Draco felt his face fall. He began to trudge after his father, almost bumping into him when he drew to a sudden halt. Confused, Draco glanced up to find his father’s eyes fixed on the other side of the street, where a scruffy pack of unmistakable ginger wix were busy fighting their way inside the bookshop.
A fleeting smirk passed over his father’s face then, disappearing as quickly as it had come. He turned to Draco. “You know, since we’re already here, Draco, we may as well brave it, hm?”
Before Draco could even question it, his father was striding across the street – Draco wasn’t complaining, not when he was going to get to meet the Gilderoy Lockhart.
The inside of Flourish and Blotts was dimly-lit and cramped. Draco’s father grabbed his arm as they were jostled about, squeezing in between large stacks of books and the sea of tittering fans.
Draco craned his neck in an attempt to peer over the crowd, grateful when someone shifted to give a clear view of a small stage that had been set up at the front of the shop. There was a table laden with piles of books upon it, and behind that table stood a tall, handsome wizard in flattering forget-me-not blue robes. His hair coiffed in perfect golden locks, his face chiselled and his beaming smile a brilliant pearly white. Gilderoy Lockhart winked at his admirers, who giggled and clapped and fanned themselves.
“Such astounding arrogance,” Draco’s father uttered, examining the cover of a copy of ‘Magical Me’ with clear disdain written on his face.
Draco didn’t reply. He was finding it very hard to tear his eyes away from that dazzling smile. It was mesmerizingly bright.
But then that bright smile disappeared, replaced with a brief gape before forming five excited words:
“It can’t be Harry Potter?!”
Draco stood on his tip-toes, peering over the applauding audience, relief flooding through him as he saw Lockhart hauling a still-very-sooty Harry onto the stage, vigorously shaking his hand as the camera clicked a mile a minute.
He’d gotten out of Knockturn Alley! Excellent! Draco could stop feeling guilty, then. He’d made it out, and now he was in Flourish and Blotts, visibly trying to step away from Gilderoy Lockhart for some bizarre reason. The esteemed magical explorer was having none of it, however, pulling him firmly against his side, his smile blinding in the flash as the photographer kept snapping pictures.
Harry was left blinking like a Confunded kneazle, his crooked, hasty smile more of a wonky sort of grimace.
Draco couldn’t help but let out an inelegant snort, amused and more than a little envious.

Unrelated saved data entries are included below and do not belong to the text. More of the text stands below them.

**src/logic/fetch_pkg.sv**
```systemverilog
`default_nettype none

// Widths, vector types and encodings shared by the fetch stage blocks
package fetch_pkg;

    // Datapath widths
    localparam int unsigned PC_WIDTH    = 32;  // Byte address width
    localparam int unsigned INSTR_WIDTH = 32;  // One instruction word

    // Distance in bytes between two consecutive instructions
    localparam int unsigned PC_STEP = 4;

    // Byte address or program counter value
    typedef logic [PC_WIDTH-1:0] pc_t;

    // Raw instruction word as stored in memory
    typedef logic [INSTR_WIDTH-1:0] instr_t;

    // All-zero word used as the bubble in IF/ID
    localparam instr_t NOP_INSTR = '0;

    // Program counter FSM
    // The encoding 2'b11 is never entered
    typedef enum logic [1:0]
    {
        PC_IDLE = 2'b00,  // Waiting one cycle with PC at zero
        PC_NEXT = 2'b01,  // Fetching and advancing
        PC_END  = 2'b10   // Halted until i_halt drops
    } pc_state_e;

endpackage

`default_nettype wire

```
**src/logic/fetch_stage.sv**
```systemverilog
`timescale 1ns/1ps
`default_nettype none

// Instruction fetch stage
// PC, next address logic, instruction memory and the IF/ID register
module fetch_stage
    import fetch_pkg::*;
    #(
        parameter int unsigned MEM_DEPTH = 64  // Instruction memory depth in words
    )
    (
        input  wire    i_clk,            // System clock
        input  wire    i_rst_n,          // Asynchronous reset, active low
        input  wire    i_enable,         // Run level
        input  wire    i_halt,           // Halt instruction reached
        input  wire    i_stall,          // Hazard stall
        input  wire    i_flush,          // Empty IF/ID
        input  wire    i_clear,          // Program reload
        input  wire    i_branch_taken,   // Branch taken from execute
        input  pc_t    i_branch_target,  // Branch destination
        input  wire    i_jump,           // Jump from decode
        input  pc_t    i_jump_target,    // Jump destination
        input  wire    i_load_we,        // Loader write strobe
        input  pc_t    i_load_addr,      // Loader byte address
        input  instr_t i_load_data,      // Loader word
        output pc_t    o_pc,             // IF/ID address
        output pc_t    o_pc_plus4,       // IF/ID successor address
        output instr_t o_instr,          // IF/ID instruction
        output logic   o_valid,          // IF/ID holds a real instruction
        output logic   o_halted          // PC FSM in END
    );

    pc_t    pc_cur;       // Current fetch address
    pc_t    next_pc;      // Selected next address
    pc_t    pc_plus4;     // Sequential successor
    instr_t instr;        // Word at pc_cur
    logic   fetch_valid;  // Fetch this cycle is real

    pc u_pc (
        .i_clk         (i_clk),
        .i_rst_n       (i_rst_n),
        .i_enable      (i_enable),
        .i_halt        (i_halt),
        .i_not_load    (i_stall),  // Stall holds the PC
        .i_clear       (i_clear),
        .i_next_pc     (next_pc),
        .o_pc          (pc_cur),
        .o_fetch_valid (fetch_valid),
        .o_halted      (o_halted)
    );

    next_pc_select u_next_pc_select (
        .i_pc            (pc_cur),
        .i_branch_taken  (i_branch_taken),
        .i_branch_target (i_branch_target),
        .i_jump          (i_jump),
        .i_jump_target   (i_jump_target),
        .o_next_pc       (next_pc),
        .o_pc_plus4      (pc_plus4)
    );

    instr_mem #(
        .MEM_DEPTH (MEM_DEPTH)
    ) u_instr_mem (
        .i_clk       (i_clk),
        .i_rst_n     (i_rst_n),
        .i_load_we   (i_load_we),
        .i_load_addr (i_load_addr),
        .i_load_data (i_load_data),
        .i_pc        (pc_cur),
        .o_instr     (instr)
    );

    if_id_reg u_if_id_reg (
        .i_clk         (i_clk),
        .i_rst_n       (i_rst_n),
        .i_enable      (i_enable),
        .i_stall       (i_stall),
        .i_flush       (i_flush),
        .i_clear       (i_clear),
        .i_fetch_valid (fetch_valid),
        .i_pc          (pc_cur),
        .i_pc_plus4    (pc_plus4),
        .i_instr       (instr),
        .o_pc          (o_pc),
        .o_pc_plus4    (o_pc_plus4),
        .o_instr       (o_instr),
        .o_valid       (o_valid)
    );

endmodule

`default_nettype wire

```
**src/logic/if_id_reg.sv**
```systemverilog
`timescale 1ns/1ps
`default_nettype none

// IF/ID pipeline register between fetch and decode
module if_id_reg
    import fetch_pkg::*;
    (
        input  wire    i_clk,          // System clock
        input  wire    i_rst_n,        // Asynchronous reset, active low
        input  wire    i_enable,       // Run level
        input  wire    i_stall,        // Hazard hold
        input  wire    i_flush,        // Branch resolved and wrong path is dropped
        input  wire    i_clear,        // Program reload
        input  wire    i_fetch_valid,  // Fetch stage has a real instruction
        input  pc_t    i_pc,           // Address of the fetched word
        input  pc_t    i_pc_plus4,     // Its sequential successor
        input  instr_t i_instr,        // Fetched word
        output pc_t    o_pc,           // Registered address
        output pc_t    o_pc_plus4,     // Registered successor
        output instr_t o_instr,        // Registered instruction
        output logic   o_valid         // Registered instruction is real
    );

    logic capture;  // Register takes new fetch data

    // Same condition that lets the PC move
    assign capture = i_enable && !i_stall;

    always_ff @(posedge i_clk or negedge i_rst_n)
    begin
        if (!i_rst_n)
        begin
            o_pc       <= '0;
            o_pc_plus4 <= '0;
            o_instr    <= NOP_INSTR;
            o_valid    <= 1'b0;
        end
        else if (i_flush || i_clear)
        begin
            // Bubble wins over stall
            o_instr <= NOP_INSTR;
            o_valid <= 1'b0;
        end
        else if (capture)
        begin
            o_pc       <= i_pc;
            o_pc_plus4 <= i_pc_plus4;
            o_instr    <= i_instr;
            o_valid    <= i_fetch_valid;  // Low while the PC is idle or halted
        end
        // Otherwise hold everything
    end

    // A flush always leaves a bubble for decode on the next cycle
    a_flush_bubble : assert property (
        @(posedge i_clk) disable iff (!i_rst_n)
        i_flush |=> !o_valid
    );

endmodule

`default_nettype wire

```
**src/logic/instr_mem.sv**
```systemverilog
`timescale 1ns/1ps
`default_nettype none

// Word-addressed instruction memory
// Filled by an external loader and read combinationally at the PC
module instr_mem
    import fetch_pkg::*;
    #(
        parameter int unsigned MEM_DEPTH = 64  // Number of instruction words
    )
    (
        input  wire    i_clk,        // System clock
        input  wire    i_rst_n,      // Asynchronous reset, active low
        input  wire    i_load_we,    // Loader write strobe
        input  pc_t    i_load_addr,  // Loader byte address
        input  instr_t i_load_data,  // Word to store
        input  pc_t    i_pc,         // Fetch address
        output instr_t o_instr       // Word at the fetch address
    );

    // Byte offset bits dropped to form a word index
    localparam int unsigned ADDR_LSB  = $clog2(PC_STEP);
    localparam int unsigned IDX_WIDTH = (MEM_DEPTH > 1) ? $clog2(MEM_DEPTH) : 1;

    instr_t mem [MEM_DEPTH];  // Storage array

    pc_t  load_word;       // Loader word index
    pc_t  fetch_word;      // Fetch word index
    logic load_in_range;   // Loader address inside the array
    logic fetch_in_range;  // Fetch address inside the array

    // Byte address to word index
    assign load_word  = i_load_addr >> ADDR_LSB;
    assign fetch_word = i_pc >> ADDR_LSB;

    assign load_in_range  = load_word < pc_t'(MEM_DEPTH);
    assign fetch_in_range = fetch_word < pc_t'(MEM_DEPTH);

    // Loader write port
    // Reset clears the whole program
    always_ff @(posedge i_clk or negedge i_rst_n)
    begin
        if (!i_rst_n)
        begin
            for (int i = 0; i < MEM_DEPTH; i++)
            begin
                mem[i] <= NOP_INSTR;
            end
        end
        else if (i_load_we && load_in_range)
        begin
            mem[load_word[IDX_WIDTH-1:0]] <= i_load_data;  // Out of range writes are dropped
        end
    end

    // Read port with no latency
    always_comb
    begin
        if (fetch_in_range)
        begin
            o_instr = mem[fetch_word[IDX_WIDTH-1:0]];
        end
        else
        begin
            o_instr = NOP_INSTR;  // Beyond the end reads as a bubble
        end
    end

    // Loader only writes whole words
    a_load_aligned : assert property (
        @(posedge i_clk) disable iff (!i_rst_n)
        i_load_we |-> (i_load_addr[ADDR_LSB-1:0] == '0)
    );

endmodule

`default_nettype wire

```
**src/logic/next_pc_select.sv**
```systemverilog
`timescale 1ns/1ps
`default_nettype none

// Next fetch address selection
// Priority is jump first, then taken branch, then sequential PC+4
module next_pc_select
    import fetch_pkg::*;
    (
        input  pc_t i_pc,             // Current program counter
        input  wire i_branch_taken,   // Branch resolved as taken
        input  pc_t i_branch_target,  // Branch destination
        input  wire i_jump,           // Unconditional jump
        input  pc_t i_jump_target,    // Jump destination
        output pc_t o_next_pc,        // Address to load at the next advance
        output pc_t o_pc_plus4        // Sequential successor
    );

    pc_t seq_pc;  // Current PC plus one instruction

    // Sequential address
    assign seq_pc = i_pc + pc_t'(PC_STEP);

    // Target priority
    always_comb
    begin
        if (i_jump)
        begin
            o_next_pc = i_jump_target;    // Jump overrides everything
        end
        else if (i_branch_taken)
        begin
            o_next_pc = i_branch_target;  // Taken branch
        end
        else
        begin
            o_next_pc = seq_pc;           // Fall through
        end
    end

    assign o_pc_plus4 = seq_pc;  // Return address for the decode stage

    // A redirect from decode or execute must land on a word boundary
    a_target_aligned : assert final (
        !(i_jump || i_branch_taken) || (o_next_pc[1:0] == 2'b00)
    );

endmodule

`default_nettype wire

```
**src/logic/pc.sv**
```systemverilog
`timescale 1ns/1ps
`default_nettype none

// Program counter register with its IDLE / NEXT / END state machine
module pc
    import fetch_pkg::*;
    (
        input  wire  i_clk,          // System clock
        input  wire  i_rst_n,        // Asynchronous reset, active low
        input  wire  i_enable,       // Run level from the debug unit
        input  wire  i_halt,         // Halt instruction reached
        input  wire  i_not_load,     // Hold the PC (hazard stall)
        input  wire  i_clear,        // Synchronous return to address zero
        input  pc_t  i_next_pc,      // Address chosen by next_pc_select
        output pc_t  o_pc,           // Current fetch address
        output logic o_fetch_valid,  // An instruction is fetched this cycle
        output logic o_halted        // Sitting in PC_END
    );

    pc_state_e state;       // Current FSM state
    pc_state_e state_next;  // FSM state for the next edge
    pc_t       pc_q;        // Program counter register
    pc_t       pc_next;     // Program counter for the next edge

    // State and PC update
    always_ff @(posedge i_clk or negedge i_rst_n)
    begin
        if (!i_rst_n)
        begin
            state <= PC_IDLE;
            pc_q  <= '0;
        end
        else if (i_clear)
        begin
            // Program reload starts over from address zero
            state <= PC_IDLE;
            pc_q  <= '0;
        end
        else
        begin
            state <= state_next;
            pc_q  <= pc_next;
        end
    end

    // Next state and next PC
    always_comb
    begin
        state_next = state;  // Default is to hold
        pc_next    = pc_q;

        case (state)
            PC_IDLE:
            begin
                pc_next    = '0;       // Execution always begins at zero
                state_next = PC_NEXT;
            end

            PC_NEXT:
            begin
                if (i_enable)
                begin
                    if (i_halt)
                        state_next = PC_END;  // PC keeps the halt address
                    else if (!i_not_load)
                        pc_next = i_next_pc;  // Normal advance
                end
            end

            PC_END:
            begin
                // Leave once the halt request is gone
                if (!i_halt)
                    state_next = PC_IDLE;
            end

            default:
            begin
                state_next = PC_IDLE;  // Recover from the unused encoding
            end
        endcase
    end

    assign o_pc          = pc_q;
    assign o_fetch_valid = (state == PC_NEXT) && i_enable && !i_halt;
    assign o_halted      = (state == PC_END);

    // FSM never sits in the unused encoding
    a_state_legal : assert property (
        @(posedge i_clk) disable iff (!i_rst_n)
        state inside {PC_IDLE, PC_NEXT, PC_END}
    );

    // Every fetch address is on a word boundary
    a_pc_aligned : assert property (
        @(posedge i_clk) disable iff (!i_rst_n)
        pc_q[1:0] == 2'b00
    );

endmodule

`default_nettype wire

```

“Ladies and gentlemen and all those in between!” Gilderoy Lockhart began with excitement once the flashing and clicking had finally ended. “Wix of the Wixen World, what an extraordinary moment this is! The perfect moment for me to make a little announcement I’ve been sitting on for quite some time.”

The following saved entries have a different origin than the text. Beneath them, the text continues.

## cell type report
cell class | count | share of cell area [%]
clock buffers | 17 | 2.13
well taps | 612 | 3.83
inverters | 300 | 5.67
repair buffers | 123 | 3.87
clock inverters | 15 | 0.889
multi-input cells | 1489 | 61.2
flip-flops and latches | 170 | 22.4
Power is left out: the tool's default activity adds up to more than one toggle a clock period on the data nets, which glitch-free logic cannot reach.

He gave a hearty chuckle. “When young Harry here stepped into Flourish and Blotts today, he only wanted to buy my autobiography – which I shall be happy to present him now, free of charge – ”
The crowd made noises of approval, Lockhart beaming away and playfully shaking Harry by the shoulders all the while.
“He had no idea that he would shortly be getting much, much more than my book, Magical Me,” Lockhart continued with another laugh. “He and his school fellows will, in fact, be getting the real, magical me! Yes, I have the great pleasure and pride in announcing that, this September, I will be taking up the post of Defence Against the Dark Arts teacher at Hogwarts School of Witchcraft and Wizardry!”
Draco felt his stomach swoop as the audience applauded with delight. The one and only Gilderoy Lockhart would be teaching him come September. Draco would get to see the celebrated wizard on a daily basis! Even perhaps get a live-action retelling of his adventures!
“How quaint,” Draco heard his father drawl behind him and immediately fell from his cloud, wiping the excited smile from his face.
He watched as Harry, arms loaded with all of Lockhart’s books, hastily stepped down from the platform, staggering slightly. Draco looked to his father, who was busily counting out the gold to pay for his books, before slipping through the crowd.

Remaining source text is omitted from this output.